**DATA LISTING**
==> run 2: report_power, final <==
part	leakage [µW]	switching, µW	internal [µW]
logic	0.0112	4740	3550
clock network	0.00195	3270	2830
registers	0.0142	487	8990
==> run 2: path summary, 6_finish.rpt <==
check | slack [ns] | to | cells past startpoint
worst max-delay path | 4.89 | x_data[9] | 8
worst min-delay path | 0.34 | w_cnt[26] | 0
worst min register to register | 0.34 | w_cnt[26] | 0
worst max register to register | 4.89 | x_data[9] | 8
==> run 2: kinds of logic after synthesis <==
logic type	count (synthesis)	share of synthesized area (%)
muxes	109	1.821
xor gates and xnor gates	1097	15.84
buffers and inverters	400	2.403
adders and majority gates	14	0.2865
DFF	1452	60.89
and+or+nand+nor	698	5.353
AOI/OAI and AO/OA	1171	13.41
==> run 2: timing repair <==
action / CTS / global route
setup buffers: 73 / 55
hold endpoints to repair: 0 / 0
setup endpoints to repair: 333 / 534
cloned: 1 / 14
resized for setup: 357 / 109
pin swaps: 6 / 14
This is an optimization exercise on Yosys and OpenROAD, whose aim is small area, a short achievable clock period and few clock cycles per item, not a production implementation.
The RTL was checked by simulation tests, not by an equivalence proof against the original design.
No activity file was given, so power comes from the tool's default toggle rates.

Design idior_fec_rx, start of the top module:
module idior_fec_rx (
  input  wire        clk,
  input  wire        rst,           
  input  wire        in_valid,
  output wire        in_ready,
  input  wire [63:0] in_data,       
  output wire        out_valid,
  input  wire        out_ready,
  output reg  [63:0] out_data,      
  output wire        out_last,
  output reg  [1:0]  out_fix_even,  
  output reg         out_bad_even,  
  output reg  [1:0]  out_fix_odd,
  output reg         out_bad_odd,
  output reg         out_crc_ok
);
  function automatic [7:0] gf_mul(input [7:0] a, input [7:0] b);
    reg [7:0] p;
    reg [7:0] aa;
    integer i;
    begin
      p  = 8'h00;
      aa = a;
      for (i = 0; i < 8; i = i + 1) begin
        if (b[i]) p = p ^ aa;
        aa = {aa[6:0], 1'b0} ^ (aa[7] ? 8'h1d : 8'h00);
      end
      gf_mul = p;
    end
  endfunction
  function automatic [7:0] gf_sq(input [7:0] a);
    begin
      gf_sq = (a[0] ? 8'h01 : 8'h00) ^
            (a[1] ? 8'h04 : 8'h00) ^
            (a[2] ? 8'h10 : 8'h00) ^
            (a[3] ? 8'h40 : 8'h00) ^
            (a[4] ? 8'h1d : 8'h00) ^
            (a[5] ? 8'h74 : 8'h00) ^
            (a[6] ? 8'hcd : 8'h00) ^
            (a[7] ? 8'h13 : 8'h00);
    end
  endfunction
  function automatic [7:0] gf_inv(input [7:0] a);
    reg [654:0] t;
    reg [7:0] y;
    begin
      t[0] = ~a[3];
      t[1] = ~a[1];
      t[2] = ~a[4];
      t[3] = a[0] | a[1];
      t[4] = t[2] & t[3];
      t[5] = a[3] | ~(a[2]);
      t[6] = t[2] & t[5];
      t[7] = t[0] & ~(t[3]);
      t[8] = t[4] | t[6];
      t[9] = a[2] | ~(a[3]);
      t[10] = a[0] & ~(a[1]);
  ...
Size: roughly 8,500 cells after synthesis, ~140 I/O pins, roughly 100,000 µm² of cells after synthesis.
export LEC_CHECK = 0
export CAP_MARGIN = 20
export CORE_MARGIN = 2
export CORE_UTILIZATION = 50
export SLEW_MARGIN = 20
create_clock -name core_clock -period 12.0 [get_ports {clk}]
standard.sh (not shown) runs the stock make flow with config.mk's settings and CLKGATE_MAP_FILE= SYNTH_SCRIPT=/design/flow/synth_recipe.tcl, a recipe that flattens the netlist after the stock synthesis.
==> flow/flow/run.sh <==
#!/bin/bash
# The standard layout (the standard.sh, unchanged synthesis), with the
# timing repair steps asked to leave a setup margin: the design is still laid
# out and signed off at the design's clock period, but the repair keeps
# improving the critical paths beyond what that period alone requires.
set -euo pipefail
export SETUP_SLACK_MARGIN=8.4
bash standard.sh finish > standard_flow.log 2>&1
The baseline completed with no timing, DRC or antenna violations.
Testbench counts at the start, summed over its fixed seeds: cycles 6,720, items 384.
From an optimization exercise on the open Yosys and OpenROAD flow, aimed at small area; shortcuts taken in it are not production practice.
The RTL was checked by simulation tests, not by an equivalence proof against the original design.
No activity file was given, so power comes from the tool's default toggle rates. The flow treats the clock pin as an ideal source, which a real chip does not have.

== run A ==
## zoom_hb
module zoom_hb (
  input  wire               clk,
  input  wire               rst,         
  input  wire [1:0]         n_hb,        
  input  wire               in_valid,
  input  wire signed [23:0] in_re,
  input  wire signed [23:0] in_im,
  output reg                out_valid,
  output wire signed [27:0] out_re,
  output wire signed [27:0] out_im
);
Size in the first run: about 3,900 cells after synthesis, about 110 I/O pins.
clock: 20.0 ns
lec_check: 0
cap_margin: 20
core_margin: 2
core_utilization: 70
slew_margin: 20
standard.sh (not shown) runs the stock make flow with config.mk's settings and CLKGATE_MAP_FILE= SYNTH_SCRIPT=/design/flow/synth_recipe.tcl, a recipe that flattens the netlist after the stock synthesis.
==> flow/flow/run.sh <==
#!/bin/bash
# Layout flow: the standard flow (standard.sh, unchanged synthesis), with
# changes to how the layout is made:
#  - the clock tree is built without dummy loads, with larger sink clusters;
#  - the ports are buffered with buf_1 instead of the default buffer;
#  - the buffers ABC put in during synthesis are removed at floorplan (the
#    placement's repair puts back what the loads need).
# make's full output goes to run_standard.log in this folder; ORFS keeps each
# tool's own log under orfs/logs/.
set -euo pipefail
cd "$(dirname "$0")/.."
bash standard.sh \
  "CTS_ARGS=-sink_clustering_enable -repair_clock_nets -dont_use_dummy_load -sink_clustering_size 36 -sink_clustering_max_diameter 100 -buf_list sky130_fd_sc_hd__clkbuf_16" \
  "BUFFER_PORTS_ARGS=-buffer_cell sky130_fd_sc_hd__buf_1" REMOVE_ABC_BUFFERS=1 \
  finish > run_standard.log 2>&1
Edits applied to the flow inputs when going from run A to run B:
-- flow/flow/run.sh --
<<< run A, line 13
  "CTS_ARGS=-sink_clustering_enable -repair_clock_nets -dont_use_dummy_load -sink_clustering_size 36 -sink_clustering_max_diameter 100 -buf_list sky130_fd_sc_hd__clkbuf_16" \
>>> run B, line 13
  "CTS_ARGS=-sink_clustering_enable -repair_clock_nets -dont_use_dummy_load -sink_clustering_size 20 -sink_clustering_max_diameter 50 -buf_list sky130_fd_sc_hd__clkbuf_8" \
-- flow/config.mk --
<<< run A, line 10
export CORE_UTILIZATION = 70
>>> run B, line 10
export CORE_UTILIZATION = 60
### Flow results
- Run B completed every stage of the flow, and the final layout passed the timing, design-rule and antenna checks.
- Looking at run B and run A, the multi-input combinational area share is a wash.
- Relative to run A, proportion of layout cells with a drive suffix above 1 has increased by 1.8 points in run B.
- Of run B and run A, run A shows the higher final estimated routing congestion in global placement, with run B below it.
- On run B: average routed wire per standard cell is 14% lower than what run A gave.
- Going from run A to run B, the number of placed cells counting well taps was found to have gone up by 196.
- Per the comparison of run B with run A, number of buffers other than clock buffers in the final layout fell by 7, async set-or-reset flop fraction in the synthesized netlist stayed essentially flat.
- Relative to run A, run B improves sum of net half-perimeters after detailed placement.
- Any difference in total power draw between run A and run B is small enough to ignore.
- In run B, the required time of the critical path came out 0.10 ns above the value in run A.
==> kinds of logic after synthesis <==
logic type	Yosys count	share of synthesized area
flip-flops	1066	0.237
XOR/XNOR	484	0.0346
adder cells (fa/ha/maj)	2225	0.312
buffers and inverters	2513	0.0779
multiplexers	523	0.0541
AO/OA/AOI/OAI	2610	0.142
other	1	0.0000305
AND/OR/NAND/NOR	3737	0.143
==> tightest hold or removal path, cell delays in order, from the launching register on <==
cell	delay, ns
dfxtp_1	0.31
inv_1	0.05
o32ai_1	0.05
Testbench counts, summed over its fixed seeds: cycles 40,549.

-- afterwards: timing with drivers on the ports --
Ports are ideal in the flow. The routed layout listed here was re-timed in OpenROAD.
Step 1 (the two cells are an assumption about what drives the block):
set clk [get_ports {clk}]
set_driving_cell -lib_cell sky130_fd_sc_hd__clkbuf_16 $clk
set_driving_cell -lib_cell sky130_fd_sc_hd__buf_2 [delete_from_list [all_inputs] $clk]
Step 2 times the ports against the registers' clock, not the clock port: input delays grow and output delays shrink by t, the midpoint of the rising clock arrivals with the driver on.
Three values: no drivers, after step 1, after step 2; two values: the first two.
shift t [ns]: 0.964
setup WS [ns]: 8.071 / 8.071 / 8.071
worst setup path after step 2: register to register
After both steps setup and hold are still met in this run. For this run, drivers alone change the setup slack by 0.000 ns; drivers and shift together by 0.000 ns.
What follows belongs to an exercise in optimizing a design on an open flow for small area; a production flow would make more cautious choices.
RTL that was checked went through simulation tests only; none was proved equivalent to the original.
No driver is modelled on the clock port, so clocking that relies on it looks cheaper here than on a real chip.
Power figures rest on the tool's default switching activity, not on a simulated workload.

== v31 ==
Design lath_rx, start of the top module:
module lath_rx (
    input  wire        clk,
    input  wire        rst,           
    input  wire        in_valid,
    input  wire [9:0]  in_sym,        
    output reg         locked,
    output reg         code_err,      
    output reg         fold,          
    output reg         fold_det,      
    output reg         fr_sof,        
    output reg         fr_valid,      
    output wire [7:0]  fr_data,
    output reg         fr_end,        
    output reg  [1:0]  fr_status,     
    output reg         mk_valid,      
    output reg         mk_err,        
    output reg  [7:0]  mk_id,
    output reg  [23:0] mk_lead,
    output reg         mk_origin
);
Size in the first run: roughly 65 I/O pins, roughly 6100 sq um of cells after synthesis.
export LEC_CHECK = 0
export CAP_MARGIN = 20
export CORE_MARGIN = 2
export CORE_UTILIZATION = 40
export SLEW_MARGIN = 20
create_clock -name core_clock -period 25.0 [get_ports {clk}]
standard.sh (not shown) runs the stock make flow with config.mk's settings and CLKGATE_MAP_FILE= SYNTH_SCRIPT=/design/flow/synth_recipe.tcl, a recipe that flattens the netlist after the stock synthesis.
==> flow/flow/run.sh <==
#!/bin/bash
# Own layout flow: the standard synthesis, then an area-oriented re-mapping of
# the combinational logic only (registers, their names and cell types are kept
# exactly as the standard synthesis made them), then the standard layout steps
# with smaller port buffers.
set -euo pipefail
W=$PWD
R=$W/orfs/results/$FLOW_PLATFORM/lath_rx/base
LIB=$FLOW_HOME/platforms/$FLOW_PLATFORM/lib/sky130_fd_sc_hd__tt_025C_1v80.lib
YOSYS=${YOSYS_EXE:-$FLOW_HOME/../tools/install/yosys/bin/yosys}

# 1. standard synthesis, unchanged
bash standard.sh synth > $W/flow_synth_std.log 2>&1
cp $R/1_2_yosys.v $W/std_1_2_yosys.v

# 2. re-map the combinational cells for area
DU=""
for c in $(sed -n '/^export DONT_USE_CELLS/,/^#/p' $FLOW_HOME/platforms/$FLOW_PLATFORM/config.mk | tr -d '\\' | grep -o 'sky130_fd_sc_hd__[a-z0-9_]*'); do
  DU="$DU -dont_use $c"
done
cat > $W/resyn.ys <<EOF
read_liberty -ignore_miss_func $LIB
read_verilog $W/std_1_2_yosys.v
hierarchy -top $FLOW_TOP
blackbox sky130_fd_sc_hd__*df* sky130_fd_sc_hd__*dl* sky130_fd_sc_hd__conb_1
flatten
rename -hide w:*.*
opt_clean -purge
abc -liberty $LIB $DU -script $W/flow/area.abc
opt_clean -purge
hilomap -singleton -hicell sky130_fd_sc_hd__conb_1 HI -locell sky130_fd_sc_hd__conb_1 LO
insbuf -buf sky130_fd_sc_hd__buf_1 A X
opt_clean -purge
tee -o $W/resyn_stat.txt stat -liberty $LIB
write_verilog -noattr -noexpr -nohex -nodec $R/1_2_yosys.v
EOF
$YOSYS -s $W/resyn.ys > $W/flow_resyn.log 2>&1
rm -f $R/1_synth.odb $R/1_synth.sdc

# 3. the standard layout steps on the re-mapped netlist
bash standard.sh "BUFFER_PORTS_ARGS=-buffer_cell sky130_fd_sc_hd__buf_1" "CTS_ARGS=-sink_clustering_enable -repair_clock_nets -dont_use_dummy_load -buf_list sky130_fd_sc_hd__clkbuf_8" finish > $W/flow_finish.log 2>&1
==> flow/flow/area.abc <==
strash
dch
amap
v31 completed; timing, DRC and antenna clean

**WORK TO BE COMPLETED**
Working through the records above, copy each line in which "worst" is found.

**ANSWER BOX**
worst max-delay path | 4.89 | x_data[9] | 8
worst min-delay path | 0.34 | w_cnt[26] | 0
worst min register to register | 0.34 | w_cnt[26] | 0
worst max register to register | 4.89 | x_data[9] | 8
worst setup path after step 2: register to register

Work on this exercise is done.